The most important factor that can influence the effectiveness of the customization process is the used translation memories. These are general guidelines that can help to determine what data to use for this purpose:

Single domain:

It is best if the dataset focuses on content covering a single style and terminology. If the dataset contains a mixture of domains (e.g., both the legal terms of a website and the product descriptions) the model can fail to learn what the desired style is.
Unique content type:

The custom MT model builds on top of generic models trained on vast amounts of public data collected from the internet. If the translation memory contains data which is quite similar to the generic data used to build the generic models, there will not be much to be gained from the customisation process.
Data quality:

The model will assume that every sentence pair in the translation memory is an example of the output it will be expected to produce. The translation memory must be of good quality, ideally created from professional human translations. The data cleaning pipeline can help to filter out the most harmful parts of the dataset.
Expected volume:

For the customization to be impactful in terms of RoI, the dataset needs to be representative of the bulk of the data where MT quality will have more impact. For example, if some of the MT output is to be post-edited by human translators, to maximize the RoI the data needs to be representative of the content that will be post-edited.

Creating a dataset for automated asset curation has a slightly different process.

To create a dataset for the purpose of training a custom MT engine, follow these steps:

From the Datasets page, click Train a custom MT engine.

The Dataset details page opens.
Provide a name for the dataset.
The language selectors allow for various options:
1. To create a general language dataset, select the same source and target languages in the source and target language and locale selectors.
2. To create a locale-specific dataset, select the source and target languages from the first dropdown list then specify the source and target locales from the second dropdown list.
  
  Multiple target locales (i.e. different variants of the same language) to leverage more data sources can also be added.
3. To create a dataset with multiple source and target locales, select the source and target languages from the first dropdown list, specify the source and target locales from the second dropdown list (different variants of the same target language can be added) and click on + Add more locale pairs.
The Input data window appears.
Click Add translation memories.

The Choose translation memories page opens with a search functionality .
To add a TM to the dataset, click the icon. The TM is added to the Selected column.

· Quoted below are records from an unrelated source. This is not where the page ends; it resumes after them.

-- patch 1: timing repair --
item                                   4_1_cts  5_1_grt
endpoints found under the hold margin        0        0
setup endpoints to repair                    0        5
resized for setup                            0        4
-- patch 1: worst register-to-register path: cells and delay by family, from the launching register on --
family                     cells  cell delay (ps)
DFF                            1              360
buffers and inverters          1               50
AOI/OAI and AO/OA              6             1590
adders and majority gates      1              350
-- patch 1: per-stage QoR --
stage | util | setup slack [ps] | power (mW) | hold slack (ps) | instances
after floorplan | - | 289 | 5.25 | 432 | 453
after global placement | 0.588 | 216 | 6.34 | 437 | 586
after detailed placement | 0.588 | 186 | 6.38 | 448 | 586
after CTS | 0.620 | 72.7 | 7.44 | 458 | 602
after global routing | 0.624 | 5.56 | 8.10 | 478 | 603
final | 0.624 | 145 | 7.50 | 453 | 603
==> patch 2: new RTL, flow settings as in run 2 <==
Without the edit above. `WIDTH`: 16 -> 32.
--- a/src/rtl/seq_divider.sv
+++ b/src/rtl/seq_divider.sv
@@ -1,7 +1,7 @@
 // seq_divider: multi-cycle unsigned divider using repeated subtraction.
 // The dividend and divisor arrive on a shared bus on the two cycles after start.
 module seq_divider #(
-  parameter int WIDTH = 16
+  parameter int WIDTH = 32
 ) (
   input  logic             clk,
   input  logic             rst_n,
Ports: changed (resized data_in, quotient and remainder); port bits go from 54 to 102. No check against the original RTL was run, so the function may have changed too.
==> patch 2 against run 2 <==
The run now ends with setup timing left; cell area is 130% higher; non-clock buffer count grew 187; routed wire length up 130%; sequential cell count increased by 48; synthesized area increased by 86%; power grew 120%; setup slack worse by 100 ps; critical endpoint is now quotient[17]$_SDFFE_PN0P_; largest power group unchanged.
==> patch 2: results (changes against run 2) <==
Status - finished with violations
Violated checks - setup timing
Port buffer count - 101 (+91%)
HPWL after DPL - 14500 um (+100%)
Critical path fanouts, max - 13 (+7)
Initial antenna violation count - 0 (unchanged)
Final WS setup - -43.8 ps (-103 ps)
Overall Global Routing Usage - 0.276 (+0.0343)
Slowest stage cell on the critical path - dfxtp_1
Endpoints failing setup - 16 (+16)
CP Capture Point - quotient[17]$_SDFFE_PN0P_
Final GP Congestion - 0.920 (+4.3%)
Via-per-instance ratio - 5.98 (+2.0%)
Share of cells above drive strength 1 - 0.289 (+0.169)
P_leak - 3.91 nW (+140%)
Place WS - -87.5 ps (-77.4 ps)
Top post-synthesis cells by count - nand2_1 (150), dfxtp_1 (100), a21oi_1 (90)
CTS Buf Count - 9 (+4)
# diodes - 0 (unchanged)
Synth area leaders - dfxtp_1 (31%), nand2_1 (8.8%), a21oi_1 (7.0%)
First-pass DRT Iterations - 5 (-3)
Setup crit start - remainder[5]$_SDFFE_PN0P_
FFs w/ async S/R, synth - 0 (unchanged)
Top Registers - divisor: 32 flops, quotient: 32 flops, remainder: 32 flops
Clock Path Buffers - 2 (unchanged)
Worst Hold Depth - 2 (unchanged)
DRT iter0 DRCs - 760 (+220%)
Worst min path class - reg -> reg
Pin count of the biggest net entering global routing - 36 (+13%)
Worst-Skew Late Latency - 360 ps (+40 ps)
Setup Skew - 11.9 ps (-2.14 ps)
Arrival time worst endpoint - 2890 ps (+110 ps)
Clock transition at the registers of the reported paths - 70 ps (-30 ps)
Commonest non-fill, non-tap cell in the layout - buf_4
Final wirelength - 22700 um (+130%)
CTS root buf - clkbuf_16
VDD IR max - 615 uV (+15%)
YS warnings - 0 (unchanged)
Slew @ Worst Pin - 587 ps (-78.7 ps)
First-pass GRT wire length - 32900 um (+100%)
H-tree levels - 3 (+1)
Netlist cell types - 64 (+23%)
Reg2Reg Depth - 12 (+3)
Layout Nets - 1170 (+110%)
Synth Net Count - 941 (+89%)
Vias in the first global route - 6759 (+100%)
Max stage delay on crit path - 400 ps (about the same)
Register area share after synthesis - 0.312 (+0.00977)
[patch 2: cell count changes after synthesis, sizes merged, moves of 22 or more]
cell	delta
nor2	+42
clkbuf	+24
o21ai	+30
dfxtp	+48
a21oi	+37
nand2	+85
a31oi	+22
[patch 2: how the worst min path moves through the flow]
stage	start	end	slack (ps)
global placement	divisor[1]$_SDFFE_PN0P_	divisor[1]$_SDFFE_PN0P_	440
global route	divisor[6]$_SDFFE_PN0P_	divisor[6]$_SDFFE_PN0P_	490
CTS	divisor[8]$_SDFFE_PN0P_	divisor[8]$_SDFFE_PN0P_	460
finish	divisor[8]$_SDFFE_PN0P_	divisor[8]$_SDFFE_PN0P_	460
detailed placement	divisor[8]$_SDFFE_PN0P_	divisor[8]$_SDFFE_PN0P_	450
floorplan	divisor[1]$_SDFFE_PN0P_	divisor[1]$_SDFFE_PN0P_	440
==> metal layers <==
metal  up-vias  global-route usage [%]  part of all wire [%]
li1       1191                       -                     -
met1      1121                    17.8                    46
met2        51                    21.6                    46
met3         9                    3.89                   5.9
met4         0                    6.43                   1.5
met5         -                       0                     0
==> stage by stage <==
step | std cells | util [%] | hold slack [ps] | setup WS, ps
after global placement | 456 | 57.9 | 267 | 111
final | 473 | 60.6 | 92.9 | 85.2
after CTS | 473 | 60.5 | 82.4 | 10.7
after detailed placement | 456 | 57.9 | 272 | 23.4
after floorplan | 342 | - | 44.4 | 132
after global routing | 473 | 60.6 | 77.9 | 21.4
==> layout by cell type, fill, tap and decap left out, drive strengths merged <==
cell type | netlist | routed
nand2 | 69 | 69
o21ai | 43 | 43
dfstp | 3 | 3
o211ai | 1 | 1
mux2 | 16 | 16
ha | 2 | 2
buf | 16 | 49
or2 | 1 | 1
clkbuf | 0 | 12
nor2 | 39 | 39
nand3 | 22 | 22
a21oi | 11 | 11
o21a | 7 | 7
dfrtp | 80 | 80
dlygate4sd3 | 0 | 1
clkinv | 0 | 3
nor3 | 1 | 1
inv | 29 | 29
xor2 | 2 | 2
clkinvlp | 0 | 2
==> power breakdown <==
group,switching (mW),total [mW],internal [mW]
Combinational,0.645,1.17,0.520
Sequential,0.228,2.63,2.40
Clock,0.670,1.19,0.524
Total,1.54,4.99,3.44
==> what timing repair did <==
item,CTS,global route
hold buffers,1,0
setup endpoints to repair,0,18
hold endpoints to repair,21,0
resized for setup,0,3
===== src/rtl/lut_grid_renderer.sv =====
// Pixel-stage renderer: draws a double-buffered grid of cell bits as coloured squares
// with grid lines. Fixed 3-cycle latency on rgb/hs/vs/de, and banks swap only at frame start.
module lut_grid_renderer #(
  parameter logic [12:0] ORIGIN_X  = 13'd64,
  parameter logic [12:0] ORIGIN_Y  = 13'd32,
  parameter int unsigned CELL_LOG2 = 5,
  parameter int unsigned GRID_COLS = 16,
  parameter int unsigned GRID_ROWS = 16,
  parameter logic        VS_POL    = 1'b1,
  parameter logic [23:0] COL_ON    = 24'hFFA000,
  parameter logic [23:0] COL_OFF   = 24'h202020,
  parameter logic [23:0] COL_LINE  = 24'h808080,
  parameter logic [23:0] COL_BG    = 24'h000000
) (
  input  logic        clk,
  input  logic        rst,
  input  logic        hs_in,
  input  logic        vs_in,
  input  logic        de_in,
  input  logic [12:0] active_x,
  input  logic [12:0] active_y,
  input  logic        wr_en,
  input  logic [7:0]  wr_addr,
  input  logic        wr_data,
  input  logic        commit,
  output logic        wr_ready,
  output logic        swap_pending,
  output logic        hs_out,
  output logic        vs_out,
  output logic        de_out,
  output logic [23:0] rgb,
  output logic [15:0] frame_cnt
);

  localparam int unsigned COL_BITS  = $clog2(GRID_COLS);
  localparam int unsigned ROW_BITS  = $clog2(GRID_ROWS);
  localparam int unsigned ADDR_BITS = COL_BITS + ROW_BITS;
  localparam int unsigned CELLS     = GRID_COLS * GRID_ROWS;

  typedef enum logic {IDLE, PENDING} swap_state_e;

  swap_state_e state_q, state_d;
  logic        swap_toggle;
  logic        front_sel_q;
  logic [CELLS-1:0] bank0_q, bank1_q, front_bits;
  logic [15:0] frame_cnt_q;

  // Stage registers
  logic hs1_q, vs1_q, de1_q, in_grid1_q, lx1_q, ly1_q;
  logic [COL_BITS-1:0] col1_q;
  logic [ROW_BITS-1:0] row1_q;
  logic hs2_q, vs2_q, de2_q, in_grid2_q, line2_q, bit2_q;
  logic hs3_q, vs3_q, de3_q;
  logic [23:0] rgb3_q, rgb_d;

  logic [12:0] dx, dy, cx, cy;
  logic        in_grid_d, frame_start;
  logic        wr_in_range, wr_fire;
  logic [ADDR_BITS-1:0] wr_idx, rd_idx;

  assign dx = active_x - ORIGIN_X;
  assign dy = active_y - ORIGIN_Y;
  assign cx = dx >> CELL_LOG2;
  assign cy = dy >> CELL_LOG2;
  assign in_grid_d = de_in && (active_x >= ORIGIN_X) && (active_y >= ORIGIN_Y) &&
                     (cx < 13'(GRID_COLS)) && (cy < 13'(GRID_ROWS));

  // vs1_q holds the previous cycle's vs_in, so the edge is detected on the S1 sample
  assign frame_start = (vs_in == VS_POL) && (vs1_q != VS_POL);

  assign swap_pending = (state_q == PENDING);
  assign wr_ready     = ~swap_pending;
  assign wr_in_range  = (wr_addr >> ADDR_BITS) == 8'd0;
  assign wr_fire      = wr_en && wr_ready && wr_in_range;
  assign wr_idx       = wr_addr[ADDR_BITS-1:0];

  assign rd_idx     = {row1_q, col1_q};
  assign front_bits = front_sel_q ? bank1_q : bank0_q;

  always_comb begin
    state_d     = state_q;
    swap_toggle = 1'b0;
    unique case (state_q)
      IDLE:    if (commit) state_d = PENDING;
      PENDING: if (frame_start) begin
        state_d     = IDLE;
        swap_toggle = 1'b1;
      end
      default: state_d = IDLE;
    endcase
  end

  always_ff @(posedge clk or posedge rst) begin
    if (rst) begin
      state_q     <= IDLE;
      front_sel_q <= 1'b0;
      frame_cnt_q <= '0;
      bank0_q     <= '0;
      bank1_q     <= '0;
    end else begin
      state_q <= state_d;
      if (swap_toggle) front_sel_q <= ~front_sel_q;
      if (frame_start) frame_cnt_q <= frame_cnt_q + 16'd1;
      if (wr_fire && front_sel_q)  bank0_q[wr_idx] <= wr_data;
      if (wr_fire && !front_sel_q) bank1_q[wr_idx] <= wr_data;
    end
  end

  always_comb begin
    rgb_d = '0;
    if (!de2_q)           rgb_d = '0;
    else if (!in_grid2_q) rgb_d = COL_BG;
    else if (line2_q)     rgb_d = COL_LINE;
    else if (bit2_q)      rgb_d = COL_ON;
    else                  rgb_d = COL_OFF;
  end

  always_ff @(posedge clk or posedge rst) begin
    if (rst) begin
      {hs1_q, vs1_q, de1_q, in_grid1_q, lx1_q, ly1_q} <= '0;
      col1_q <= '0;
      row1_q <= '0;
      {hs2_q, vs2_q, de2_q, in_grid2_q, line2_q, bit2_q} <= '0;
      {hs3_q, vs3_q, de3_q} <= '0;
      rgb3_q <= '0;
    end else begin
      hs1_q      <= hs_in;
      vs1_q      <= vs_in;
      de1_q      <= de_in;
      in_grid1_q <= in_grid_d;
      lx1_q      <= (dx[CELL_LOG2-1:0] == '0);
      ly1_q      <= (dy[CELL_LOG2-1:0] == '0);
      col1_q     <= cx[COL_BITS-1:0];
      row1_q     <= cy[ROW_BITS-1:0];

      hs2_q      <= hs1_q;
      vs2_q      <= vs1_q;
      de2_q      <= de1_q;
      in_grid2_q <= in_grid1_q;
      line2_q    <= lx1_q || ly1_q;
      bit2_q     <= front_bits[rd_idx];

      hs3_q      <= hs2_q;
      vs3_q      <= vs2_q;
      de3_q      <= de2_q;
      rgb3_q     <= rgb_d;
    end
  end

  assign hs_out    = hs3_q;
  assign vs_out    = vs3_q;
  assign de_out    = de3_q;
  assign rgb       = rgb3_q;
  assign frame_cnt = frame_cnt_q;

endmodule

===== config.mk =====
export PLATFORM = sky130hd
export DESIGN_NAME = lut_grid_renderer
export DESIGN_NICKNAME = d
export VERILOG_FILES = /design/src/rtl/lut_grid_renderer.sv
export SDC_FILE = /design/constraint.sdc
export NUM_CORES = 1
export LEC_CHECK = 0
export CORE_MARGIN = 3
export CORE_UTILIZATION = 35
export CTS_CLUSTER_DIAMETER = 100
export DETAILED_ROUTE_END_ITERATION = 8
export PLACE_DENSITY = 0.53
export SKIP_LAST_GASP = 1
export SYNTH_ARGS = -nofsm -noshare
export SYNTH_HDL_FRONTEND = slang
export SYNTH_SLANG_ARGS = --single-unit

===== constraint.sdc =====
create_clock -name clk -period 36.3 [get_ports clk]
set_input_delay 3.63 -clock clk [delete_from_list [all_inputs] [get_ports clk]]
set_output_delay 3.63 -clock clk [all_outputs]
set_load 0.02 [all_outputs]

==> results.py, run 1 <==
metrics = {
    "outcome": {
        "status": "complete, no violations",
    },
    "cts": {
        "cts_sinks": 558,
        "tritoncts": "done",
        "clk_pin_slew_ns": 0.06,
        "holdBufCountCts": 0,
        "post_cts_resized": 0,
        "clk_latency_ns": 0.65,
        "ctsHtreeMaxLevel": 2,
        "cts_setup_buffers": 0,
        "cts_buffers": 60,
        "clockBufferDepth": 3,
        "ctsRootBufferMaster": "clkbuf_16",
    },
    "setup_path": {
        "cp.required_ns": 36.81,
        "endpoint": "bank0_q[153]$_DFFE_PP0P_",
        "r2r_end": "bit2_q$_DFF_PP0_",
        "worstPathArrival_ns": 6.48,
        "cp.buffers_inverters": 2,
        "worstRegToRegCells": 8,
        "startpoint": "wr_addr[3]",
        "crit_chain": "clkdlybuf4s50_1, nor2b_1, nand2_1, buf_4, nor2_1, mux2_2",
        "start_kind": "input pin",
        "r2r-start": "col1_q[0]$_DFF_PP0_",
        "cpMaxStageDelayCell": "clkdlybuf4s50_1",
        "critPathKind": "input pin to flip-flop",
        "cp_num_cells": 6,
        "crit_path_max_fanout": 16,
        "r2r_slack_ns": 31.97,
        "critPathMaxStageDelay_ns": 0.87,
        "cp_top_family": "buffers and inverters",
        "critPathCaptureType": "flip-flop",
    },
    "detailed_routing": {
        "wirelength_mm": 100,
        "vias_per_cell": 5.97,
        "ant_nets": 0,
        "drc_errors": 0,
        "vias": 23220,
        "wl_per_cell_um": 25.8,
        "dr.pass1.iters": 6,
        "first_iter_violations": 2658,
    },
    "logic_synthesis": {
        "syn_inst": 2842,
        "synth-seq-area-share_pct": 50.3,
        "synth_cell_types": 59,
        "ys_ff_latch": 558,
        "synthFlopType": "dfrtp_1",
        "synth_edf_count": 0,
        "syn_area_mm2": 0.0277,
        "ys_warn_count": 0,
        "synthArstFlopShare_pct": 100,
        "avgSynthCellArea_um2": 9.76,
    },
    "hold_path": {
        "min_path_type": "flip-flop to flip-flop",
    },
    "floorplan": {
        "fp-row-count": 102,
        "initial_utilization_pct": 35.6,
        "ios": 87,
        "dieArea_mm2": 0.0827,
        "die_w_um": 288,
        "die_y_um": 288,
        "core_mm2": 0.0780,
    },
    "timing": {
        "max_slew.worst_pin.slew_ns": 1.36,
        "drv_slew": 0,
        "fmax_mhz": 167,
        "finalClockSkew_ns": 0.0283,
        "fin_crit_sh_pct": 16.5,
        "fin_crit_ns": 5.98,
        "slew_headroom_pct": 8.94,
        "tns_ns": 0,
        "hold_viol_final": 0,
        "setup_violations": 0,
        "rsz0062_at_grt": "no",
    },
    "grt": {
        "grt_pass1_vias": 23105,
        "antenna_found_initial": 1,
        "grt_use_total_pct": 24.2,
        "grt_pass1_wl_mm": 152,
        "grt_max_degree": 221,
        "overflow": 0,
    },
    "placed_design": {
        "io_buffers": 74,
        "placed_area_mm2": 0.0293,
        "place.gp.congestion": 0.835,
        "dpl.hpwl_mm": 55.8,
    },
    "finish": {
        "syn_to_final_growth_pct": 13.1,
        "drive_gt1_share_pct": 13.5,
        "nets": 2841,
        "post-route-cell-area_mm2": 0.0314,
    },
    "run": {
        "maxCapViolCount": 0,
    },
    "power": {
        "vdd_drop_max_mv": 0.0485,
        "power_density_mw_per_mm2": 48.7,
        "p_leak_uw": 0.0153,
    },
}
==> flip-flops by register name, indices dropped and copies added (netlist names), 4 cells and up <==
signal and count:
rgb 5, bank0_q 256, frame_cnt 16, bank1_q 256, row1_q 4, col1_q 4
==> worst min path at each step <==
stage	from	to	slack (ns)	cells past startpoint
after detailed placement	vs2_q$_DFF_PP0_	vs_out$_DFF_PP0_	0.34	0
after CTS	vs2_q$_DFF_PP0_	vs_out$_DFF_PP0_	0.35	0
after global placement	vs2_q$_DFF_PP0_	vs_out$_DFF_PP0_	0.33	0
after floorplan	de1_q$_DFF_PP0_	de2_q$_DFF_PP0_	0.33	0
final	hs2_q$_DFF_PP0_	hs_out$_DFF_PP0_	0.35	0
after global routing	hs2_q$_DFF_PP0_	hs_out$_DFF_PP0_	0.35	0
==> metrics by stage <==
step	instances	setup WS [ns]	total power [µW]	hold slack, ns	utilization, %
final	3888	30.32	1530	0.347	40.2
after global routing	3887	30.11	1580	0.350	40.2
after CTS	3887	30.36	1530	0.347	40.2
after detailed placement	3774	29.69	887	0.337	37.6
after global placement	3774	29.78	885	0.333	37.6
after floorplan	2853	17.07	817	0.331	-
==> worst register-to-register path, delay by kind of cell (launching register included) <==
family | cells | cell delay (ns)
flops | 1 | 0.70
compound gates | 3 | 1.10
simple gates | 2 | 0.33
mux | 1 | 0.67
buf+inv | 2 | 1.32
==> synth_stat cells (all sizes together) (15+ instances only) <==
cell type  count  area (µm²)
a21oi         37         185
buf           81         558
clkbuf       186         698
dfrtp        558       14000
inv           16        60.1
mux2         129        1450
mux2i        116        1160
mux4          72        1710
nand2        513        1930
nand3        404        2030
nor2         139         527
nor3          15        80.1
o21ai        396        1980
o221ai        58         508
o22ai         26         163
==> layer usage <==
metal	track usage (%)	part of all wire (%)	up-vias
met3	4.66	8.9	184
met4	8.03	3.3	2
met5	0	0.0070	-
met2	37.8	46	1177
met1	33.7	42	11936
li1	-	-	9921
==> layout make-up <==
type / instances / area, µm²
diodes: 1 / 2.50
clock buffers: 92 / 1830
clock inverters: 21 / 243
fillers: 7566 / 46600
inverters: 18 / 75.1
multi-input cells: 2010 / 12600
flip-flops and latches: 558 / 14000
well taps: 1040 / 1300
repair buffers: 148 / 1340
==> kinds of logic after synthesis <==
| kind of cell | count (synthesis) | share of synthesized area (%) |
|---|---|---|
| flops | 558 | 50.3 |
| buf+inv | 285 | 4.77 |
| simple gates | 1120 | 17.7 |
| fa+ha+maj | 3 | 0.135 |
| mux | 317 | 15.6 |
| compound gates | 539 | 10.9 |
| xor+xnor | 19 | 0.600 |
| other cells | 1 | 0.0135 |
==> report_power, final <==
group	switching, µW	total (µW)	internal [µW]	leakage, µW
registers	24.8	662	637	0.00771
logic	139	216	77.9	0.00659
clock network	267	648	382	0.00103
total	430	1530	1100	0.0153
==> layout by cell type (no fill, tap or decap), types with 6 or more instances in the layout <==
cell and n:
a21oi_1 37, buf_4 71, clkbuf_1 12, clkbuf_16 61, clkbuf_8 19, clkdlybuf4s50_1 73, clkinv_2 12, conb_1 12
dfrtp_1 555, inv_1 15, mux2_2 129, mux2i_1 116, mux4_1 23, mux4_2 49, nand2_1 512, nand2b_1 8
nand3_1 403, nand4_1 6, nor2_1 127, nor2_4 9, nor2b_1 11, nor3_1 9, o211ai_1 8, o21ai_0 395
o221ai_1 58, o22ai_1 26, xnor2_1 11, xor2_1 8
Power figures use the tool's default switching activity.
==> inputs of run 2 (changes only) <==
clock period = 6.3 ns   (was 36.3 ns; I/O delays follow)
==> run 2 against run 1 <==
Sequential cell count unchanged. Clock skew shrank 0.0096 ns. Via count decreased by 0.45%. Global-route usage shrank 0.68 points. First-iteration DRC count rose by 5.2%. Count of clock-buffer cells in the layout is 2 lower. Combinational power grew to 5.6 times the previous value. Sequential share of layout area hardly changed. Worst hold slack better by 0.0014 ns. Final cell count barely moved.
==> results.py, run 2 (same netlist as run 1, synthesis figures left out) <==
metrics = {
    "timing": {
        "fin_crit_ns": 3.55,
        "max_slew.worst_pin.slew_ns": 1.36,
        "fin_crit_sh_pct": 56.3,
        "rsz0062_at_grt": "no",
        "setup_violations": 0,
        "hold_viol_final": 0,
        "fmax_mhz": 282,
        "slew_headroom_pct": 9.09,
        "finalClockSkew_ns": 0.0187,
        "drv_slew": 0,
    },
    "floorplan": {
        "die_w_um": 288,
        "ios": 87,
        "fp-row-count": 102,
        "dieArea_mm2": 0.0827,
        "die_y_um": 288,
        "initial_utilization_pct": 35.6,
        "core_mm2": 0.0780,
    },
    "finish": {
        "final_cell_mix": "dfrtp_1, nand2_1, nand3_1",
        "multi_input_area_mm2": 0.0126,
        "nets": 2845,
        "drive_gt1_share_pct": 13.6,
        "fillers": 7430,
        "syn_to_final_growth_pct": 13.1,
        "diodes": 0,
        "seq_area_mm2": 0.0140,
        "post-route-cell-area_mm2": 0.0314,
        "fin_util_pct": 40.3,
        "layout.cells.most_common": "dfrtp_1",
    },
    "cts": {
        "ctsHtreeMaxLevel": 2,
        "clk_latency_ns": 0.65,
        "post_cts_resized": 0,
        "ctsRootBufferMaster": "clkbuf_16",
        "cts_sinks": 558,
        "cts_buffers": 61,
        "tritoncts": "done",
        "clk_pin_slew_ns": 0.06,
        "clockBufferDepth": 3,
        "holdBufCountCts": 0,
        "cts_setup_buffers": 0,
    },
    "setup_path": {
        "crit_path_max_fanout": 49,
        "start_kind": "flip-flop",
        "worstPathArrival_ns": 4.05,
        "critPathCaptureType": "flip-flop",
        "cp.required_ns": 6.80,
        "critPathKind": "flip-flop to flip-flop",
    },
    "placed_design": {
        "placed_area_mm2": 0.0294,
        "io_buffers": 74,
        "dpl.hpwl_mm": 57.0,
        "place.gp.congestion": 0.854,
    },
    "hold_path": {
        "min_path_type": "flip-flop to flip-flop",
    },
    "grt": {
        "overflow": 0,
        "grt_pass1_wl_mm": 148,
        "antenna_found_initial": 1,
        "grt_max_degree": 160,
        "grt_pass1_vias": 22877,
        "grt_use_total_pct": 23.5,
    },
    "detailed_routing": {
        "ant_nets": 0,
        "dr.pass1.iters": 5,
        "drc_errors": 0,
        "wirelength_mm": 98.3,
        "wl_per_cell_um": 25.3,
        "vias": 23115,
        "first_iter_violations": 2797,
        "vias_per_cell": 5.94,
    },
    "run": {
        "maxCapViolCount": 0,
    },
    "power": {
        "p_leak_uw": 0.0153,
        "power.total_uw": 8670,
        "vdd_drop_max_mv": 0.207,
        "power_density_mw_per_mm2": 276,
    },
    "outcome": {
        "status": "complete, no violations",
    },
}
## run 2: power by group
part | switching, µW | internal (µW)
clock network | 1550 | 2080
logic | 772 | 446
registers | 151 | 3670
## run 2: final timing paths
kind	depth (start not counted)	slack, ns	to	startpoint
worst min register to register	0	0.35	in_grid2_q$_DFF_PP0_	in_grid1_q$_DFF_PP0_
max in group asynchronous	4	4.19	bank0_q[174]$_DFFE_PP0P_	rst
worst max register to register	8	2.75	bit2_q$_DFF_PP0_	front_sel_q$_DFFE_PP0P_
min in group asynchronous	2	0.61	bank1_q[53]$_DFFE_PP0P_	rst
worst min-delay path	0	0.35	in_grid2_q$_DFF_PP0_	in_grid1_q$_DFF_PP0_
worst max-delay path	8	2.75	bit2_q$_DFF_PP0_	front_sel_q$_DFFE_PP0P_
## run 2: critical path: stages (launching register included)
cell and delay (ns):
dfrtp_4 1.01, buf_4 0.68, mux4_1 0.40, mux4_2 0.51, nand2_1 0.15, o311ai_1 0.14
o211ai_1 0.14, a221o_1 0.22, nand4_1 0.11
## run 2: area by class of cell
class                   count  share of cell area [%]
flip-flops and latches    558                    44.5
multi-input cells        2010                    40.2
clock buffers              90                    5.78
repair buffers            151                    4.46
well taps                1040                    4.15
clock inverters            24                   0.694
inverters                  18                   0.227
## run 2: metrics by stage
step | hold slack, ns | setup TNS [ns] | instances | setup WS [ns]
2_1_floorplan | 0.331 | -1074.57 | 2853 | -1.93
3_3_place_gp | 0.332 | 0 | 3777 | 2.86
3_5_place_dp | 0.335 | 0 | 3777 | 2.81
4_1_cts | 0.353 | 0 | 3891 | 2.79
5_1_grt | 0.359 | 0 | 3891 | 2.65
6_report | 0.348 | 0 | 3891 | 2.75
## run 2: per-layer routing
layer  GRT usage (%)  routed length [µm]  part of all wire (%)  vias to the layer above
li1                -                   -                     -                     9934
met2            36.2               44100                    45                     1115
met4            7.79                3230                   3.3                        0
met5               0                   0                     0                        -
met3            4.54                8300                   8.4                      191
met1            33.2               42600                    43                    11875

Multiple TMs can be added to a maximum of 200 TMs and a maximum of 8 million segments. A dataset should ideally contain at least 10,000 segments.

Clicking on the TM name will present the selection on the translation memory page.

Click the icon to remove the TM from the Selected column.
Click Save.

The Dataset details page opens.
Review the details as presented and if correct, click Continue.

The Cleaning filters page opens.
Apply required filters and click Create.

The dataset is created and added to the list on the Datasets page with the initial status of Cleaning and the status of Training MT in the Created for column.